[Stored entries]

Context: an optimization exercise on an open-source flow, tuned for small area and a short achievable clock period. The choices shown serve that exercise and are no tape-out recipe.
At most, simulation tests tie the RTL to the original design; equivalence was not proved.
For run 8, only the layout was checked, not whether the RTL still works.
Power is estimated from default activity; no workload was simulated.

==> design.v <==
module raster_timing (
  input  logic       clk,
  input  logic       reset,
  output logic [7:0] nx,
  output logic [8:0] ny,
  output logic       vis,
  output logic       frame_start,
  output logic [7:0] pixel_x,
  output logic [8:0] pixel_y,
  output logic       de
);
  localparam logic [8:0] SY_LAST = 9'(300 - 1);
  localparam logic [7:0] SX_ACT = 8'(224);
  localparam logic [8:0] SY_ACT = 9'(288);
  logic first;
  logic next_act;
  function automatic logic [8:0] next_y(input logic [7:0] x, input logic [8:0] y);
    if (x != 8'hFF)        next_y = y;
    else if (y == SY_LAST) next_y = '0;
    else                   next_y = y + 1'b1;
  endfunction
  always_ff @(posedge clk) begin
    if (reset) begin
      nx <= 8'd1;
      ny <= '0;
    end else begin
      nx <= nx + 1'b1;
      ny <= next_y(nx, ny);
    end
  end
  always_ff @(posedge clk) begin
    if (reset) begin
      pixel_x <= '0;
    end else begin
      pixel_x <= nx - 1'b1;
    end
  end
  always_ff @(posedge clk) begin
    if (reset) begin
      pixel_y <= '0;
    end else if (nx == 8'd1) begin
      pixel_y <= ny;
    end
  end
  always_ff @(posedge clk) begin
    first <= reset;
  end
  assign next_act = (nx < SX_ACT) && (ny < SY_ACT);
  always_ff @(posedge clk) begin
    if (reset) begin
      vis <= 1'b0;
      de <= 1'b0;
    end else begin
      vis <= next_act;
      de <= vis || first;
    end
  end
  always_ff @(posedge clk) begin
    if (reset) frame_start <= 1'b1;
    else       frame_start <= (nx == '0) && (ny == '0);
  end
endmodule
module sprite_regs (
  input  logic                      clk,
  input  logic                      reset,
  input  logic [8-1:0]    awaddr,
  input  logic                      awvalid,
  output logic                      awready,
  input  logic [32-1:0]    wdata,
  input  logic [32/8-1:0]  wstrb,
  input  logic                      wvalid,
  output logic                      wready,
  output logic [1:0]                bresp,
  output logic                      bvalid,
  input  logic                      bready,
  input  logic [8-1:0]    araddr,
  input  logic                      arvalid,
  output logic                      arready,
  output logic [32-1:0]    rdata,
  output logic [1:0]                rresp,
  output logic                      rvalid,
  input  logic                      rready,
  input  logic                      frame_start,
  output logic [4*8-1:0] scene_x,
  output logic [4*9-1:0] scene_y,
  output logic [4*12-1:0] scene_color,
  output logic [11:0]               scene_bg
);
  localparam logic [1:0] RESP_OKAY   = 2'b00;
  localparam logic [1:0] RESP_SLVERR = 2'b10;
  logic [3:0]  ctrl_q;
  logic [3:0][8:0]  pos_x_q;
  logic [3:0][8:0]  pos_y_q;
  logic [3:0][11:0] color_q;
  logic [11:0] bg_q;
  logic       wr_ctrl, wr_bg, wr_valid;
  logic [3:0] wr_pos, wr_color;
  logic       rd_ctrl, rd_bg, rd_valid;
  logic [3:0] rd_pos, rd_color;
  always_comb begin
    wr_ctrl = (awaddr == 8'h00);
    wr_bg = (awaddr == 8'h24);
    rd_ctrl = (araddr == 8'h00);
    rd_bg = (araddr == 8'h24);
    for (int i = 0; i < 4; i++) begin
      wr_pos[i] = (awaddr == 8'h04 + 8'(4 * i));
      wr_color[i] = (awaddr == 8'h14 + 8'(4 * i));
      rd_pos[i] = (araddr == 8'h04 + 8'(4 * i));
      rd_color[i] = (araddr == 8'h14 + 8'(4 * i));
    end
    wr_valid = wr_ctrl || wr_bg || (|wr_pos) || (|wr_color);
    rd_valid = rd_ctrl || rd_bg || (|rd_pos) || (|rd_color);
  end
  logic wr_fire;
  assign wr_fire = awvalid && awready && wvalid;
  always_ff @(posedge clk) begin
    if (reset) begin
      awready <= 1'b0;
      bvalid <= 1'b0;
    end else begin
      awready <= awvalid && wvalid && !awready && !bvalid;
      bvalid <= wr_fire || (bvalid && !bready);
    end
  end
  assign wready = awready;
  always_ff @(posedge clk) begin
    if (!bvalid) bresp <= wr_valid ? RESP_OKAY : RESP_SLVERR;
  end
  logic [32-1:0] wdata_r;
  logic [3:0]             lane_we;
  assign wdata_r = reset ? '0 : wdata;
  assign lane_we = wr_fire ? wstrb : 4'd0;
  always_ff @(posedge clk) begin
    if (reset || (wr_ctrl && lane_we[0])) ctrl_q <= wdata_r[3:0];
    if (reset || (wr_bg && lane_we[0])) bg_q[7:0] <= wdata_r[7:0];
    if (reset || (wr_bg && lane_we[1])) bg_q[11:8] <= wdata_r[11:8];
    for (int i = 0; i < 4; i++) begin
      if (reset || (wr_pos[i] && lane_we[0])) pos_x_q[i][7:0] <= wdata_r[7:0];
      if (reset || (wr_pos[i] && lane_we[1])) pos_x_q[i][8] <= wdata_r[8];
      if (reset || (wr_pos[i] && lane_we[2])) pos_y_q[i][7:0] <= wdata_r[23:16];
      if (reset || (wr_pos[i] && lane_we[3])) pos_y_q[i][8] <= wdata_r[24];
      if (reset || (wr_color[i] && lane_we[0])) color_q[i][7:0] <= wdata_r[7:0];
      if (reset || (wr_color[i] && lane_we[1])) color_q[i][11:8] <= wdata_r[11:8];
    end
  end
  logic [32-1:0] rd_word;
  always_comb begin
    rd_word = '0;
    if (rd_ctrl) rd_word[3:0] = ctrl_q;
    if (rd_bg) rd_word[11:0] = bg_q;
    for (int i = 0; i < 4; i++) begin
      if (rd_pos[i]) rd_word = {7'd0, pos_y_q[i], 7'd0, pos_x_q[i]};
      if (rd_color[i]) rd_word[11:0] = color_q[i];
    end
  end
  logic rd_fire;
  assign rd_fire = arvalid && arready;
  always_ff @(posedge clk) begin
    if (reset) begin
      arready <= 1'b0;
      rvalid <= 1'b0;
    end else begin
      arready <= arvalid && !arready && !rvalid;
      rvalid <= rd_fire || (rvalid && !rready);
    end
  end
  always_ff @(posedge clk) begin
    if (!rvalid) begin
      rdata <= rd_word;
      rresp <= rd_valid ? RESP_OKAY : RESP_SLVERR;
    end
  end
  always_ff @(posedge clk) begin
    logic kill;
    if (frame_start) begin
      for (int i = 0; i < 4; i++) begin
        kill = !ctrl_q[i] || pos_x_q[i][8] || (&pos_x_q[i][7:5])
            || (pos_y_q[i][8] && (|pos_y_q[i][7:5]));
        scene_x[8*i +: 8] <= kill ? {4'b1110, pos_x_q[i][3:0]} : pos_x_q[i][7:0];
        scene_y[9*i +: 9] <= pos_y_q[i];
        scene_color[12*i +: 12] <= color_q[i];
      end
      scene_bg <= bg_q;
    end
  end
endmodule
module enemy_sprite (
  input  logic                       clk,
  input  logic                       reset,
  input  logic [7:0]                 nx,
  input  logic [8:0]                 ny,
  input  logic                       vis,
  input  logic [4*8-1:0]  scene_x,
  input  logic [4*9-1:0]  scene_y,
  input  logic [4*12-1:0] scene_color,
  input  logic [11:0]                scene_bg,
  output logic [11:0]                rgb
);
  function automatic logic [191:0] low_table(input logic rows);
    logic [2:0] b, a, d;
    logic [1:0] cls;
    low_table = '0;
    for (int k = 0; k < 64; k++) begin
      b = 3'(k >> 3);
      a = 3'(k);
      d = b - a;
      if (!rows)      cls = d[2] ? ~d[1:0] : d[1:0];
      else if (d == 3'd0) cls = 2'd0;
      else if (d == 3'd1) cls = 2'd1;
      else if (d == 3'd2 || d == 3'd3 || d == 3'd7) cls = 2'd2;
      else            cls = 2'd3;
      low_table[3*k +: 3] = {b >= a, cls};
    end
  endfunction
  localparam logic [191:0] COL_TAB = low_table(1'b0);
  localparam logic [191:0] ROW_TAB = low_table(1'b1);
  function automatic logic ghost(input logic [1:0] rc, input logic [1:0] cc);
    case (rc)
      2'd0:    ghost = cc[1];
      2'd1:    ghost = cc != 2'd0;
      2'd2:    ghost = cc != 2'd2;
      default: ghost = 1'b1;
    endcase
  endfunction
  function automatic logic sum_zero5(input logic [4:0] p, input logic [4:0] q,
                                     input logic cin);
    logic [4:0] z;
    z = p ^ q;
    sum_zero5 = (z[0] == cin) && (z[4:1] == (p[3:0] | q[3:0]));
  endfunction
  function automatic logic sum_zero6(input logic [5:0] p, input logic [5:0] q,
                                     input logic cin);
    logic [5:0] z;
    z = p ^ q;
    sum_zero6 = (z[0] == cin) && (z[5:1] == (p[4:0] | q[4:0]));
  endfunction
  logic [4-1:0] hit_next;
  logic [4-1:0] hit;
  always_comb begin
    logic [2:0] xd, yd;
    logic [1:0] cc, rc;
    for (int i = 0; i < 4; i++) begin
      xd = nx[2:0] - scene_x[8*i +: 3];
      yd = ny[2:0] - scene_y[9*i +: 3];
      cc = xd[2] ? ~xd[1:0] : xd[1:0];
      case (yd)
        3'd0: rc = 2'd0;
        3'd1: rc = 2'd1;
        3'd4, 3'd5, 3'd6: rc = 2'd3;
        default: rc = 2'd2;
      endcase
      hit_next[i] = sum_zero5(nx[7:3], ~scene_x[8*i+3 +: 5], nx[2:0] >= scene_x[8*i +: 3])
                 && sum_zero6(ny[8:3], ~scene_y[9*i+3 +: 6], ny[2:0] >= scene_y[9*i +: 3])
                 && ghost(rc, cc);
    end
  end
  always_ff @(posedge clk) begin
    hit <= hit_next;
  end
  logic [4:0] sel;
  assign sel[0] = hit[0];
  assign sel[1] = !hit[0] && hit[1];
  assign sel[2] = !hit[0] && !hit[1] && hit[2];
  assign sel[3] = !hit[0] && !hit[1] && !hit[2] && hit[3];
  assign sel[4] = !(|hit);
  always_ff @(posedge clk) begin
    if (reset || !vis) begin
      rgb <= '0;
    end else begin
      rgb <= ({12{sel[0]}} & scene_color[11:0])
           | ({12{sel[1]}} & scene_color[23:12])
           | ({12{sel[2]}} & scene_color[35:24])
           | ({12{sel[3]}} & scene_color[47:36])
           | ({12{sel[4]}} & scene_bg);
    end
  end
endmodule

**Activity**.
Whenever the string "arready" shows up in a line of the entries, copy that line.

**Task solution**.
  output logic                      arready,
  assign rd_fire = arvalid && arready;
      arready <= 1'b0;
      arready <= arvalid && !arready && !rvalid;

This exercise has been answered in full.